Diseases of the skin may be conveniently divided, according to their most marked features, into--
(1) Those in which congestion and inflammation are the most marked features, varying according to the grade or form into (a) congestion with simple redness, dryness, and heat, but no eruption (erythema); (b) inflammation with red-pointed elevations, but no blisters (papules); (c) inflammation with fine, conical elevations, each surmounted by a minute blister (vesicle); (d) inflammation with a similar eruption but with larger blisters, like half a pea and upwards (bullæ); (e) inflammation with a similar eruption, but with a small sac of white, creamy pus on the summit of each elevation (pustules); (f) the formation of pustules implicating the superficial layer of the true skin, a small portion of which dies and is thrown off as a slough, or "core" (boils); (g) the formation of round, nodular, transient swellings in the true skin (tubercles); and (h) the excessive production of scales, or dandruff (scaly or squamous affections).
(2) Diseases in which there are only deranged sensations of itching, heat, tenderness, etc. (neurosis).
(3) Diseased growths, such as warts, callosities, horny growths, cancer, etc.
(4) Diseases from parasites, animal and vegetable.
(5) Diseases connected with a specific poison, such as horsepox, erysipelas, anthrax, farcy, or cutaneous glanders, etc.

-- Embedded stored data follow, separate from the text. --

From an optimization exercise on the open Yosys and OpenROAD flow, aimed at small area and a short achievable clock period; shortcuts taken in it are not production practice.
Function was checked by simulation only, so behaviour that the tests miss may differ from the original.

==> flow/design.v (outline; a module is shown in full before it is edited, if it fits) <==
// module fir3_fa: 4 lines
// module fir3_ha: 4 lines
// module fir3_a22oi: 3 lines
// module fir3_a222oi: 3 lines
// module fir3_sel: 3 lines
// module fir3_xnor2: 3 lines
// module fir3_xor2: 3 lines
// module fir3_nand2: 3 lines
// module fir3_nor2: 3 lines
// module fir3_and2: 3 lines
// module fir3_or2: 3 lines
// module fir3_inv: 3 lines
// module fir3_invd: 3 lines
// module fir3_nor2d: 3 lines
// module fir3_nand2d: 3 lines
// module fir3_a21oid: 3 lines
// module fir3_o21aid: 3 lines
// module fir3_a21oi: 3 lines
// module fir3_o21ai: 3 lines
// module fir3_top: 3208 lines
module fir3_top #(
  parameter int W  = 32,
  parameter int XW = 16
) (
  input  logic          CLK,
  input  logic          rst,
  input  logic [XW-1:0] h0,
  input  logic [XW-1:0] h1,
  input  logic [XW-1:0] h2,
  input  logic [XW-1:0] x,
  output logic [W-1:0]  y
);
  // ...
==> flow/flow/run.sh <==
#!/bin/bash
set -euo pipefail
here=$(pwd)
F=$here/flow
sed "s#^hierarchy -check -top \$::env(DESIGN_NAME)\$#&\ntechmap -map $F/leafmap.v#" \
  "$FLOW_HOME/scripts/synth.tcl" > "$here/synth_leaf.tcl"
grep -q "^techmap -map $F/leafmap.v" "$here/synth_leaf.tcl"
sed "s#source \$::env(SCRIPTS_DIR)/synth.tcl#source $here/synth_leaf.tcl#" \
  "$here/synth_recipe.tcl" > "$here/synth_own.tcl"
grep -q "source $here/synth_leaf.tcl" "$here/synth_own.tcl"
bash standard.sh \
  SYNTH_SCRIPT="$here/synth_own.tcl" \
  DONT_BUFFER_PORTS=1 \
  PRE_GLOBAL_PLACE_TCL="$F/ports.tcl" \
  finish > "$here/standard_finish.log" 2>&1
==> flow/flow/leafmap.v <==
// Maps the design's leaf modules one-to-one onto library cells.
module fir3_fa (input a, b, c, output s, co);
  sky130_fd_sc_hd__fa_1 _TECHMAP_REPLACE_ (.A(a), .B(b), .CIN(c), .SUM(s), .COUT(co));
endmodule

module fir3_ha (input a, b, output s, co);
  sky130_fd_sc_hd__ha_1 _TECHMAP_REPLACE_ (.A(a), .B(b), .SUM(s), .COUT(co));
endmodule

module fir3_sel (input one, two, hi, hm, output mn);
  sky130_fd_sc_hd__a22oi_1 _TECHMAP_REPLACE_ (.A1(one), .A2(hi), .B1(two), .B2(hm), .Y(mn));
endmodule

module fir3_xnor2 (input a, b, output y);
  sky130_fd_sc_hd__xnor2_1 _TECHMAP_REPLACE_ (.A(a), .B(b), .Y(y));
endmodule

module fir3_xor2 (input a, b, output y);
  sky130_fd_sc_hd__xor2_1 _TECHMAP_REPLACE_ (.A(a), .B(b), .X(y));
endmodule

module fir3_nand2 (input a, b, output y);
  sky130_fd_sc_hd__nand2_1 _TECHMAP_REPLACE_ (.A(a), .B(b), .Y(y));
endmodule

module fir3_nor2 (input a, b, output y);
  sky130_fd_sc_hd__nor2_1 _TECHMAP_REPLACE_ (.A(a), .B(b), .Y(y));
endmodule

module fir3_inv (input a, output y);
  sky130_fd_sc_hd__inv_1 _TECHMAP_REPLACE_ (.A(a), .Y(y));
endmodule

module fir3_a21oi (input a1, a2, b1, output y);
  sky130_fd_sc_hd__a21oi_1 _TECHMAP_REPLACE_ (.A1(a1), .A2(a2), .B1(b1), .Y(y));
endmodule

module fir3_o21ai (input a1, a2, b1, output y);
  sky130_fd_sc_hd__o21ai_1 _TECHMAP_REPLACE_ (.A1(a1), .A2(a2), .B1(b1), .Y(y));
endmodule

module fir3_invd (input a, output y);
  sky130_fd_sc_hd__inv_2 _TECHMAP_REPLACE_ (.A(a), .Y(y));
endmodule

module fir3_nor2d (input a, b, output y);
  sky130_fd_sc_hd__nor2_2 _TECHMAP_REPLACE_ (.A(a), .B(b), .Y(y));
endmodule

module fir3_nand2d (input a, b, output y);
  sky130_fd_sc_hd__nand2_2 _TECHMAP_REPLACE_ (.A(a), .B(b), .Y(y));
endmodule

module fir3_a21oid (input a1, a2, b1, output y);
  sky130_fd_sc_hd__a21oi_2 _TECHMAP_REPLACE_ (.A1(a1), .A2(a2), .B1(b1), .Y(y));
endmodule

module fir3_o21aid (input a1, a2, b1, output y);
  sky130_fd_sc_hd__o21ai_2 _TECHMAP_REPLACE_ (.A1(a1), .A2(a2), .B1(b1), .Y(y));
endmodule

module fir3_and2 (input a, b, output y);
  sky130_fd_sc_hd__and2_1 _TECHMAP_REPLACE_ (.A(a), .B(b), .X(y));
endmodule

module fir3_or2 (input a, b, output y);
  sky130_fd_sc_hd__or2_1 _TECHMAP_REPLACE_ (.A(a), .B(b), .X(y));
endmodule

module fir3_a22oi (input a1, a2, b1, b2, output y);
  sky130_fd_sc_hd__a22oi_1 _TECHMAP_REPLACE_ (.A1(a1), .A2(a2), .B1(b1), .B2(b2), .Y(y));
endmodule

module fir3_a222oi (input a1, a2, b1, b2, c1, c2, output y);
  sky130_fd_sc_hd__a222oi_1 _TECHMAP_REPLACE_ (.A1(a1), .A2(a2), .B1(b1), .B2(b2), .C1(c1), .C2(c2), .Y(y));
endmodule
==> flow/flow/ports.tcl <==
# Sourced before global placement (PRE_GLOBAL_PLACE_TCL, with DONT_BUFFER_PORTS=1).
# Buffers every input and output port (the clock port excepted, as buffer_ports
# does) at the same point of the flow as the standard port buffering, right after
# remove_buffers: buf_4 on the inputs (the coefficient bits each drive 16 cells),
# then buf_1 for the sample inputs x, which drive one register each, and buf_1 on
# the outputs.
proc my_buffer_ports {} {
  buffer_ports -inputs -buffer_cell sky130_fd_sc_hd__buf_4
  buffer_ports -outputs -buffer_cell sky130_fd_sc_hd__buf_1
  foreach bterm [[ord::get_db_block] getBTerms] {
    if { ![string match {x\[*\]} [$bterm getName]] } {
      continue
    }
    foreach iterm [[$bterm getNet] getITerms] {
      set inst [$iterm getInst]
      if { [[$inst getMaster] getName] == "sky130_fd_sc_hd__buf_4" } {
        replace_cell [get_cells [$inst getName]] sky130_fd_sc_hd__buf_1
      }
    }
  }
}
if { $::env(GPL_TIMING_DRIVEN) } {
  rename remove_buffers my_orig_remove_buffers
  proc remove_buffers {args} {
    my_orig_remove_buffers {*}$args
    my_buffer_ports
  }
} else {
  my_buffer_ports
}
==> flow/standard.sh <==
#!/bin/bash
# synth_recipe.tcl (not shown) runs the flow's synth.tcl, then flattens the netlist and writes it again
# the make line also repeats each setting of config.mk as NAME=value (left out here)
make -C /OpenROAD-flow-scripts/flow DESIGN_CONFIG=/design/flow/config.mk WORK_HOME=/design/flow/orfs CLKGATE_MAP_FILE= SYNTH_SCRIPT=/design/flow/synth_recipe.tcl "${@:-finish}"
==> flow/config.mk <==
export PLATFORM = sky130hd
export DESIGN_NAME = fir3_top
export DESIGN_NICKNAME = fir3_top
export VERILOG_FILES = /design/flow/design.v
export SDC_FILE = /design/flow/constraint.sdc
export NUM_CORES = 4
export LEC_CHECK = 0
export ABC_AREA = 1
export CAP_MARGIN = 20
export CORE_MARGIN = 2
export CORE_UTILIZATION = 30
export PLACE_DENSITY = 0.45
export SLEW_MARGIN = 20
==> flow/constraint.sdc <==
create_clock -name core_clock -period 10.0 [get_ports {CLK}]
set_input_delay 2.0000 -clock core_clock [delete_from_list [all_inputs] [get_ports {CLK}]]
set_output_delay 2.0000 -clock core_clock [all_outputs]
set_load 0.01 [all_outputs]
==> notes.md, run 1 <==
Status:
- The run finished with no timing, DRC or antenna violations.

Synthesis:
- Synthesis instantiated 16 different standard cells from the library.
- The cell type with the highest aggregate area in the netlist is sky130_fd_sc_hd__fa_1.
- Ranked by total cell area, the synthesized netlist is headed by sky130_fd_sc_hd__fa_1, sky130_fd_sc_hd__a222oi_1, sky130_fd_sc_hd__dfrtp_1, sky130_fd_sc_hd__xnor2_1, sky130_fd_sc_hd__nand2_1.
- The share of flip-flops with an asynchronous set or reset after synthesis is 1.00.
- Of the total synthesized cell area, the portion taken by XOR and XNOR cells is 0.0696.

Global route:
- The number of antenna violations at the first check in global routing is 2.
- The overall overflow remaining after global route is 0.

Route:
- The violation count after the first detailed-route iteration is roughly 4800.
- In the routed design, unresolved DRC markers number 0.
- In the final routed layout, each cell accounts on average for approximately 33 µm.
- For this block, the routed nets add up to about 80 mm of wire.
- In this run the top signal layer used is met5.

Critical path:
- The number of buffers and inverters on the critical path is 2.
- On the worst path, the slowest cell contributes a delay of roughly 600 ps.

Finish:
- Of the total standard cell area in the layout, the sequential portion is 0.110.
- Of the cells placed in the final design, the portion with a size suffix greater than 1 is 0.120.
- The design has 83 sequential cells.
- The synthesis-to-finish area growth is 10.5%.

Worst hold path:
- The number of instances on the worst hold path is 0.
- The classification of the worst-slack hold path is register to register.

CTS:
- The number of buffers inserted by hold repair at cts is 0.
- The post-CTS repair timing setup buffer count is 0.
- Counting every sink on the clock net gives slightly above 80.

Floorplanning:
- The floorplan die area is between 50000 and 60000 µm².
- For this configuration, the core starts out at a cell density of 0.303.
- Measured along the y axis, the die boundary spans roughly 240 µm.

Placement:
- The post-placement cell area is around 19000 µm².

Timing:
- Measured against its own limit, the worst slew margin works out to 0.375.
- The maximum clock frequency is around 130 MHz.
==> run 2: changes to the inputs <==
--- a/flow/config.mk
+++ b/flow/config.mk
@@ -9,5 +9,5 @@
 export CAP_MARGIN = 20
 export CORE_MARGIN = 2
-export CORE_UTILIZATION = 30
-export PLACE_DENSITY = 0.45
+export CORE_UTILIZATION = 35
+export PLACE_DENSITY = 0.5
 export SLEW_MARGIN = 20
==> notes.md, run 2 <==
Status:
- Run status: complete, no violations (unchanged).

Route:
- The count of unresolved DRC violations after routing was 0 (unchanged).
- The via count is 16000 (was 15900).
- The violation count after the first detailed-route iteration is 5657 (was 4769).
- The detail-routed net length per standard cell is 33.5 µm (was 32.8 µm).
- The detailed-routing iteration count for the pre-antenna-repair pass is 17 (was 15).
- The number of vias per cell was 6.96 (was 6.55).
- The post-detailed-route count of antenna-violating nets is 0 (unchanged).
- The wire length reported by the detailed router is 76.9 mm (was 79.6 mm).

Synthesis:
- The area share of the largest cell type after synthesis is 0.431 (unchanged).
- The netlist area before placement was 17100 µm² (unchanged).
- The most numerous cell in the Yosys netlist is sky130_fd_sc_hd__fa_1 (unchanged).
- The post-synthesis instance total came to 1559 (unchanged).
- The count of warnings emitted by yosys is 1 (unchanged).
- The share of flip-flops with an asynchronous set or reset after synthesis is 1.00 (unchanged).
- Cell types occupying the most area after synthesis: sky130_fd_sc_hd__fa_1, sky130_fd_sc_hd__a222oi_1, sky130_fd_sc_hd__dfrtp_1, sky130_fd_sc_hd__xnor2_1, sky130_fd_sc_hd__nand2_1 (unchanged).
- The post-synthesis sequential area ratio is 0.121 (unchanged).
- Cell types with the highest counts after synthesis: sky130_fd_sc_hd__fa_1, sky130_fd_sc_hd__a222oi_1, sky130_fd_sc_hd__nand2_1, sky130_fd_sc_hd__inv_2 (unchanged).
- The flip-flop cell with the highest count after synthesis is sky130_fd_sc_hd__dfrtp_1 (unchanged).
- The number of synthesized flops with an enable pin is 0 (unchanged).
- The synthesized area per cell is 11.0 µm² (unchanged).
- The number of distinct library cells after synthesis is 16 (unchanged).
- The total nets after synthesis is 2021 (unchanged).
- The post-synthesis sequential element count was 83 (unchanged).
- The cell type with the highest aggregate area in the netlist is sky130_fd_sc_hd__fa_1 (unchanged).

Critical path:
- The critical path start-end classification is input pin to register (unchanged).
- The maximum net fanout on the critical path is 25 (was 17).
- Cells traversed along the worst timing path: buf_4 > inv_2 > a222oi_1 > fa_1 > fa_1 > fa_1 > fa_1 > fa_1 > fa_1 > fa_1 > nor2_1 > o21ai_1 > a21oi_1 > o21ai_1 > a21oi_1 > o21ai_1 > xnor2_1 (was buf_4 > inv_2 > a222oi_1 > fa_1 > fa_1 > fa_1 > fa_1 > fa_1 > fa_1 > fa_1 > fa_1 > nor2_1 > o21ai_1 > a21oi_1 > o21ai_1 > a21oi_1 > o21ai_1 > xnor2_1).
- The endpoint type of the worst setup path is a register (unchanged).
- The delay of the slowest cell on the worst path is 600 ps (about the same).
- The required time of the critical path came to 10280 ps (about the same).
- The critical path's top delay family is adder cells (unchanged).
- The critical path's slowest cell is sky130_fd_sc_hd__a222oi_1 (was sky130_fd_sc_hd__fa_1).
- The path depth of the worst reg2reg path came to 17 (was 18).
- The buffer and inverter count on the worst path is 2 (unchanged).
- The startpoint kind of the worst setup timing path is an input pin (unchanged).
- The most common cell type on the critical path is sky130_fd_sc_hd__fa_1 (unchanged).
- The number of cells on the critical path was 17 (was 18).
- The critical path data arrival time is 7690 ps (was 7880 ps).

Timing:
- The clock skew after layout was 26.8 ps (was 25.0 ps).
- The actual slew at the worst max-slew pin is 1030 ps (was 937 ps).
- The maximum clock frequency is 135 MHz (was 131 MHz).
- The number of max-slew violations in the final report came to 0 (unchanged).
- The aggregate negative setup slack was 0 ps (unchanged).
- The worst relative slew slack was 0.311 (was 0.375).
- The final number of hold-violating endpoints is 0 (unchanged).
- The part of the cycle the worst path needs is 0.741 (was 0.761).
- The final worst setup slack came to 2590 ps (was 2390 ps).
- Unrepaired setup endpoints after global routing: no (unchanged).
- The time the final worst path needs with I/O delays and setup was 7410 ps (was 7610 ps).
- The setup violation total in the final timing report is 0 (unchanged).

Floorplanning:
- The floorplan die area is 50600 µm² (was 58900 µm²).
- The floorplan die height was 225 µm (was 243 µm).
- The number of placement rows was 81 (was 87).
- The initial standard-cell utilization of the core is 0.352 (was 0.303).
- The top-level I/O count was 98 (unchanged).
- The die width is 225 µm (was 243 µm).
- The core region area is 48500 µm² (was 56400 µm²).

CTS:
- The CTS tree is done (unchanged).
- The insertion delay to the later sink of the worst-skew pair is 410 ps (about the same).
- The number of gates resized after cts came to 0 (unchanged).
- The clock net sink count came to 83 (unchanged).
- The largest buffer count on any clock path was 2 (unchanged).
- The CTS root buffer was sky130_fd_sc_hd__clkbuf_16 (unchanged).
- The number of buffers inserted by hold repair at cts was 0 (unchanged).
- The CTS clock-pin slew for the worst setup and hold paths came to 70 ps (was 80 ps).
- The post-CTS repair timing setup buffer count came to 0 (unchanged).
- The total number of H-tree levels came to 3 (unchanged).
- The total clock buffers created by CTS is 9 (unchanged).

Global route:
- The fraction of met2 tracks used by global routing is 0.447 (was 0.406).
- The global-route usage over all layers is 0.304 (was 0.267).
- The maximum number of pins on one net before global-route repair is 61 (was 60).
- The number of antenna violations at the first check in global routing is 0 (was 2).
- The number of global-route vias before repair is 15800 (was 16000).
- The global-route wire length before repair is 111 mm (was 115 mm).
- The met3 track utilization from global routing is 0.114 (was 0.107).
- The overall overflow remaining after global route is 0 (unchanged).
- The peak-usage layer in the global routing report is met2 (unchanged).
- The met1 capacity usage during global routing came to 0.418 (was 0.353).

Finish:
- The final net count was 2131 (was 2130).
- The cell area after layout was 18700 µm² (was 18900 µm²).
- The flip-flop count of the largest register after layout is 32 (unchanged).
- The synthesis-to-finish area growth is 9.59% (was 10.5%).
- The layout filler cell count is 4799 (was 5870).
- The most common cell after layout, fill and taps aside is sky130_fd_sc_hd__fa_1 (unchanged).
- The footprint of the multi-input gates is 14200 µm² (unchanged).
- Commonest cells after routing, fill and taps aside: sky130_fd_sc_hd__fa_1, sky130_fd_sc_hd__a222oi_1, sky130_fd_sc_hd__nand2_1 (unchanged).
- The area occupied by registers is 2080 µm² (unchanged).
- The share of cells above drive strength 1 came to 0.121 (was 0.120).
- The number of diodes added for antenna fixing is 0 (unchanged).
- The register containing the most flip-flops in the final layout is y_q (unchanged).

Placement:
- The post-placement cell area is 18400 µm² (was 18600 µm²).
- The total of buffers placed on input and output ports is 97 (unchanged).
- The worst setup slack after placement is 2260 ps (was 2250 ps).
- The placer's final routability congestion estimate was 0.957 (was 0.968).
- The detailed-placement wirelength estimate was 60.0 mm (was 61.7 mm).

Worst hold path:
- The classification of the worst-slack hold path is register to register (unchanged).
- The number of instances on the worst hold path is 0 (unchanged).

Job:
- The count of max-cap constraint violations came to 0 (unchanged).
-- run 2: logic make-up after synthesis --
kind of cell	Yosys count	synth area share
AO/OA/AOI/OAI	497	0.254
XOR/XNOR	136	0.0696
adder cells (fa/ha/maj)	396	0.451
buffers and inverters	214	0.0470
flip-flops	83	0.121
AND/OR/NAND/NOR	233	0.0568
-- run 2: final timing paths --
check / from / to / slack [ps]
setup / recovery: h0[15] / y_q[27]$_DFF_PN0_ / 2590
setup reg to reg: d1_q[16]$_DFF_PN0_ / y_q[27]$_DFF_PN0_ / 3600
hold / removal: d1_q[14]$_DFF_PN0_ / d2_q[14]$_DFF_PN0_ / 410
min in group asynchronous: rst / y_q[9]$_DFF_PN0_ / 1500
hold reg to reg: d1_q[14]$_DFF_PN0_ / d2_q[14]$_DFF_PN0_ / 410
max in group asynchronous: rst / d1_q[14]$_DFF_PN0_ / 7390
-- run 2: through the flow --
stage	cells	utilization	hold slack [ps]
floorplan	1559	-	373
global placement	2279	0.380	390
detailed placement	2279	0.380	397
CTS	2295	0.386	414
global route	2296	0.386	421
finish	2296	0.386	410
-- run 2: cell type report --
| type | count | area share |
|---|---|---|
| clock buffer | 9 | 0.0120 |
| clock inverter | 7 | 0.00394 |
| inverter | 214 | 0.0429 |
| multi-input combinational | 1262 | 0.759 |
| sequential | 83 | 0.111 |
| tap | 622 | 0.0415 |
| timing repair buffer | 99 | 0.0300 |
-- run 2: routing by layer --
layer / part of all wire / vias up
met5: 0.00094 / -
met4: 0.031 / 2
met3: 0.15 / 187
met2: 0.42 / 1412
met1: 0.40 / 8067
li1: - / 6313
-- run 2: worst reg2reg max path, delay by kind of cell, from the launching register on --
| kind | cells | cell delay (ps) |
|---|---|---|
| buf+inv | 1 | 500 |
| fa+ha+maj | 8 | 4000 |
| xor+xnor | 2 | 370 |
| compound gates | 5 | 810 |
| simple gates | 1 | 190 |
| flops | 1 | 420 |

(6) Physical injuries, like wounds, burns, scalds, etc.
CONGESTION (RED EFFLORESCENCE, OR ERYTHEMA).
This is a congested or slightly inflamed condition of the skin, unattended with any eruption. The part is slightly swollen, hot, tender, or itchy, and dry, and if the skin is white there is redness. The redness is effaced by pressure, but reappears instantly when it is removed. Except in transient cases the hairs are liable to be shed. It may be looked on as the first stage of inflammation, and therefore when it becomes aggravated it may merge in part or in whole into a papular, vesicular, or pustular eruption.